(Task prompt): Return exactly the line that contains "met2,0.370,0.49,13000" and all lines beneath it in the entries, through the very last one.

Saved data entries
--- src/rtl/stream_encryptor.sv ---
// Purpose: XORs 64-bit plaintext blocks with a 64-bit Fibonacci LFSR keystream on the transmit side.
// Latency: 1 cycle from accept to a registered chiper with chiper_valid; 1 block/cycle sustained.
// Backpressure: plain_ready drops while a held block is stalled or seed_load is asserted; the held block stays stable.
module stream_encryptor #(
  parameter logic [63:0] SEED  = 64'h0000_0000_0000_0001,
  parameter int          CNT_W = 32
) (
  input  logic             clk,
  input  logic             rst,
  input  logic             seed_load,
  input  logic [63:0]      seed_in,
  input  logic [63:0]      plain,
  input  logic             plain_valid,
  output logic             plain_ready,
  output logic [63:0]      chiper,
  output logic             chiper_valid,
  input  logic             chiper_ready,
  output logic [CNT_W-1:0] blk_count,
  output logic             busy
);

  typedef enum logic {
    EMPTY = 1'b0,
    FULL  = 1'b1
  } state_t;

  state_t      state;
  logic [63:0] lfsr;
  logic [63:0] lfsr_next;
  logic [63:0] seed_eff;
  logic        accept;
  logic        deliver;
  logic        seed_take;

  // Fibonacci step with taps 64,63,61,60 (bits 63,62,60,59); an all-zero seed is swapped for SEED to avoid lockup.
  always_comb begin
    lfsr_next = {lfsr[62:0], lfsr[63] ^ lfsr[62] ^ lfsr[60] ^ lfsr[59]};
    seed_eff  = (seed_in == 64'd0) ? SEED : seed_in;
  end

  // Handshake decode: the output slot is free when empty or being drained this cycle;
  // a seed load blocks accepts so the keystream never loads and steps in the same cycle.
  always_comb begin
    plain_ready = !rst && ((state == EMPTY) || chiper_ready) && !seed_load;
    accept      = plain_valid && plain_ready;
    deliver     = (state == FULL) && chiper_ready;
    seed_take   = seed_load && ((state == EMPTY) || chiper_ready);
  end

  // Output-stage FSM with registered chiper/valid/busy, keystream state and block counter.
  always_ff @(posedge clk) begin
    if (rst) begin
      state        <= EMPTY;
      chiper       <= 64'd0;
      chiper_valid <= 1'b0;
      busy         <= 1'b0;
      lfsr         <= SEED;
      blk_count    <= '0;
    end else begin
      if (accept) begin
        // Keystream word is the LFSR state in the accept cycle; step once per block.
        state        <= FULL;
        chiper       <= plain ^ lfsr;
        chiper_valid <= 1'b1;
        busy         <= 1'b1;
        lfsr         <= lfsr_next;
        blk_count    <= blk_count + CNT_W'(1);
      end else begin
        if (deliver) begin
          // Drained with nothing replacing it: chiper keeps its last value.
          state        <= EMPTY;
          chiper_valid <= 1'b0;
          busy         <= 1'b0;
        end
        if (seed_take) begin
          lfsr      <= seed_eff;
          blk_count <= '0;
        end
      end
    end
  end

endmodule

--- config.mk ---
export PLATFORM = sky130hd
export DESIGN_NAME = stream_encryptor
export DESIGN_NICKNAME = d
export VERILOG_FILES = /design/src/rtl/stream_encryptor.sv
export SDC_FILE = /design/constraint.sdc
export NUM_CORES = 1
export LEC_CHECK = 0
export ABC_AREA = 1
export ABC_CLOCK_PERIOD_IN_PS = 1500
export CORE_MARGIN = 10
export CORE_UTILIZATION = 47
export DETAILED_ROUTE_END_ITERATION = 8
export DONT_BUFFER_PORTS = 1
export REMOVE_ABC_BUFFERS = 1
export SLEW_MARGIN = 5
export SYNTH_ARGS = -nofsm -noshare
export SYNTH_HDL_FRONTEND = slang
export SYNTH_SLANG_ARGS = --single-unit
export TNS_END_PERCENT = 20
--- constraint.sdc ---
create_clock -name clk -period 1.5 [get_ports clk]
set_clock_uncertainty 0.15 [all_clocks]
set_input_delay 0.3 -clock clk [delete_from_list [all_inputs] [get_ports clk]]
set_output_delay 0.3 -clock clk [all_outputs]
set_load 0.01 [all_outputs]
==> results of run 1 <==
==> cell families after synthesis <==
family	after synthesis	share of synthesized area
compound gates	206	0.147
xor+xnor	67	0.0750
fa+ha+maj	1	0.00160
buf+inv	196	0.105
flops	161	0.412
simple gates	494	0.260
==> area by class of cell <==
| type | instances | area [um^2] | share of cell area |
|---|---|---|---|
| timing repair buffer | 251 | 2660 | 0.233 |
| clock buffer | 19 | 433 | 0.0379 |
| sequential | 161 | 3260 | 0.285 |
| clock inverter | 10 | 210 | 0.0184 |
| inverter | 138 | 536 | 0.0468 |
| tap | 220 | 275 | 0.0241 |
| multi-input combinational | 768 | 4060 | 0.355 |
==> what timing repair did <==
| item | 4_1_cts | 5_1_grt |
|---|---|---|
| buffers inserted | 1 | 8 |
| resized for setup | 41 | 112 |
| pin swaps | 8 | 51 |
| hold endpoints to repair | 126 | 0 |
| cloned | 0 | 12 |
| hold buffers | 116 | 0 |
| endpoints found under the setup margin | 144 | 142 |
==> worst max-delay path, cell delays in order, from the launching register on <==
cell	delay [ps]
dfxtp_2	360
buf_6	140
nand2_2	50
nor2_2	110
nand2_2	90
nor2_4	160
nand2_4	90
nor2_4	130
nand2_1	60
nand2_1	50
inv_1	30
nor2_1	80
==> how the worst min path moves through the flow <==
stage                start             to  slack (ps)
3_3_place_gp           rst   blk_count[1]         220
4_1_cts        seed_in[30]       lfsr[30]           1
6_report       seed_in[19]       lfsr[19]          10
5_1_grt        seed_in[19]       lfsr[19]          20
3_5_place_dp           rst  blk_count[28]         220
2_1_floorplan          rst   blk_count[1]         220
==> power breakdown <==
| group | total [mW] | switching, mW | internal (mW) | leakage [nW] |
|---|---|---|---|---|
| sequential | 4.71 | 0.239 | 4.48 | 1.33 |
| clock | 4.83 | 1.73 | 3.10 | 0.309 |
| combinational | 1.42 | 0.685 | 0.739 | 3.37 |
==> cells in the mapped netlist, types with 2 or more instances <==
cell type    n  area share
nand2_1    312        0.15
dfxtp_1    161        0.41
inv_1      133       0.064
nor2_1      82       0.039
a21oi_1     80       0.051
o21ai_0     72       0.046
nand3_1     67       0.043
xnor2_1     66       0.074
o211ai_1    30       0.029
buf_2       27       0.017
clkbuf_1    12      0.0058
nand4_1     11      0.0088
buf_1        9      0.0043
buf_4        7      0.0067
nor2_2       7      0.0056
o21ai_1      7      0.0045
a22oi_1      6      0.0058
inv_2        5      0.0024
nand2_2      5      0.0040
a211oi_1     4      0.0038
buf_6        3      0.0043
nor3_1       3      0.0019
o221ai_1     3      0.0034
a31oi_1      2      0.0016
and3_1       2      0.0016
nor2_4       2      0.0029
==> flip-flops by register name (all words and copies together) (netlist names) <==
signal,flops
state,1
lfsr,64
blk_count,32
chiper,64
==> metrics by stage <==
stage	hold slack, ps	setup slack [ps]	power [mW]
6_report	14.4	-63.9	11.0
5_1_grt	17.6	-143	11.4
4_1_cts	1.08	-40.7	10.9
3_5_place_dp	223	-135	5.80
3_3_place_gp	223	-137	5.78
2_1_floorplan	219	-1670	5.42
==> routing by layer <==
layer,global-route usage,part of all wire,wire [um]
met2,0.370,0.49,13000
met3,0.0695,0.087,2310
met4,0.0648,0.021,552
met5,0,0,0
met1,0.265,0.40,10700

(Worked solution):
met2,0.370,0.49,13000
met3,0.0695,0.087,2310
met4,0.0648,0.021,552
met5,0,0,0
met1,0.265,0.40,10700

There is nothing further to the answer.